In 1986, McConnell was named Trainer of the Year by the Walking Horse Trainers Association. However, he had a long history of violations: In September 1998, McConnell entered a sored horse, Regal By Generator, in the 1998 Tennessee Walking Horse National Celebration and received a civil fine of $2,200 and a five-year disqualification from October 31, 2006, through October 30, 2011. In September 1989, McConnell was charged for exhibiting Executive Order (owned by Floyd Sherman) in the Tennessee Walking Horse National Celebration in Shelbyville while sore. For that offense, he received a $2,000 civil fine and a two-year disqualification from March 19, 1995, through March 18, 1997. In May 1979, he entered the sored horse Threat's Black Power in the Ninth Annual Fun Show in Shelbyville, Tennessee. A USDA veterinarian classified this horse as the "sorest horse at the show", having an "exhausted, steaming, defeated appearance" and testified that the horse's front legs were covered with raised scars that when touched were found to be "very sore" causing "extreme pain". McConnell received a $750 civil penalty and a six-month disqualification from September 9, 1985, through March 8, 1986. McConnell was also disqualified for a violation of a unilateral sore (September 12, 2006, to September 25, 2006). McConnell was disqualified for a violation of the scar rule (September 6, 2005, to September 19, 2005). He was disqualified for a NHSC 5 Pt. Exam Score (August 8, 2004, to August 21, 2004). He was disqualified for a bilateral sore from August 31, 2003, to April 30, 2004. He was disqualified for a unilateral sore from October 6, 2002, to October 19, 2002. McConnell was disqualified for violation of terms of a five-year USDA disqualification and suspended from November 19, 2009, to May 18, 2010.
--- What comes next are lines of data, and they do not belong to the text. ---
## config.mk

```make
export PLATFORM = sky130hd
export DESIGN_NAME = wavetable_sample_store
export DESIGN_NICKNAME = d
export VERILOG_FILES = /design/src/rtl/wss_pkg.sv /design/src/rtl/wss_sequencer.sv /design/src/rtl/wss_port_mux.sv /design/src/rtl/wss_storage.sv /design/src/rtl/wavetable_sample_store.sv
export SDC_FILE = /design/constraint.sdc
export NUM_CORES = 1
export LEC_CHECK = 0
export BUFFER_PORTS_ARGS = -buffer_cell sky130_fd_sc_hd__buf_4
export CELL_PAD_IN_SITES_DETAIL_PLACEMENT = 1
export CELL_PAD_IN_SITES_GLOBAL_PLACEMENT = 1
export CORE_MARGIN = 8
export CORE_UTILIZATION = 57
export DETAILED_ROUTE_END_ITERATION = 16
export GPL_TIMING_DRIVEN = 0
export PLACE_DENSITY_LB_ADDON = 0.1
export SETUP_SLACK_MARGIN = 0.4
export SLEW_MARGIN = 20
export SYNTH_ARGS = -nofsm -noshare
export SYNTH_HDL_FRONTEND = slang
export SYNTH_SLANG_ARGS = --single-unit
export TNS_END_PERCENT = 5
```

## constraint.sdc

```tcl
create_clock -name clk -period 4.67 [get_ports clk]
set_clock_uncertainty 0.15 [all_clocks]
set_input_delay 0.934 -clock clk [delete_from_list [all_inputs] [get_ports clk]]
set_output_delay 0.934 -clock clk [all_outputs]
set_load 0.005 [all_outputs]
```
In April and May 2011, an undercover investigator shot footage at McConnell's stable. The footage revealed two workers, Jeff Dockery and John Mays, applying caustic substances that cause soring to horses' legs and hooves and beating the animals with a wooden beam and an electric cattle prod to make them stand still during leg palpation. Soon after the undercover footage was released, state authorities raided McConnell's barn. After ABC News aired the footage, McConnell was banned for life from the Tennessee Walking Horse organization's biggest event and stricken from its hall of fame.

In September 2012, McConnell was found in violation of the federal Horse Protection Act; he was sentenced to three years probation and fined $75,000. McConnell faced 52 counts of transporting and showing abused horses. He pleaded guilty to a single charge of animal cruelty in an agreement with prosecutors. US District Judge Harry Sandlin Mattice Jr. accepted McConnell's plea. McConnell faced up to five years in prison if the agreement had not been accepted. He was required by the court to write a letter about the soring of horses, the pain it causes, the long-term effects, and its widespread use.

McConnell also pleaded guilty in state court to 12 of 22 counts of animal cruelty in 2012. He was sentenced to one year of house arrest and a $25,000 fine. The Circuit Judge Weber McGraw sentenced Jackie McConnell and two co-defendants in July 2013. Jeff Dockery pleaded guilty to three counts of animal cruelty and John K. Mays to fourteen. Dockery was sentenced to three years of probation and Mays to four years of probation. Under the state plea agreement, McConnell is not allowed to either own or train horses for 20 years. The judge gave McConnell 120 days to sell his two remaining horses. According to The Commercial Appeal, "This is the second time all three men have pleaded guilty rather than face trial."

=== Lee and Mike McGartland case ===

In 2013 Lee and Mike McGartland entered a horse named The Royal Dollar in the 74th annual Red Carpet Show of the South. The Royal Dollar placed third in its class, but during a post-show inspection, a veterinary officer of the U.S. Department of Agriculture determined that The Royal Dollar was sore. From 2013 to 2016, the McGartlands received further official warnings and were identified as "violators" on the USDA web site. They sued the USDA, on the grounds that "the enforcement program denies due process to those accused of violations and breaks privacy laws by publishing personal information." The lawsuit may be linked to the removal of records of animal welfare cases from the USDA's web site.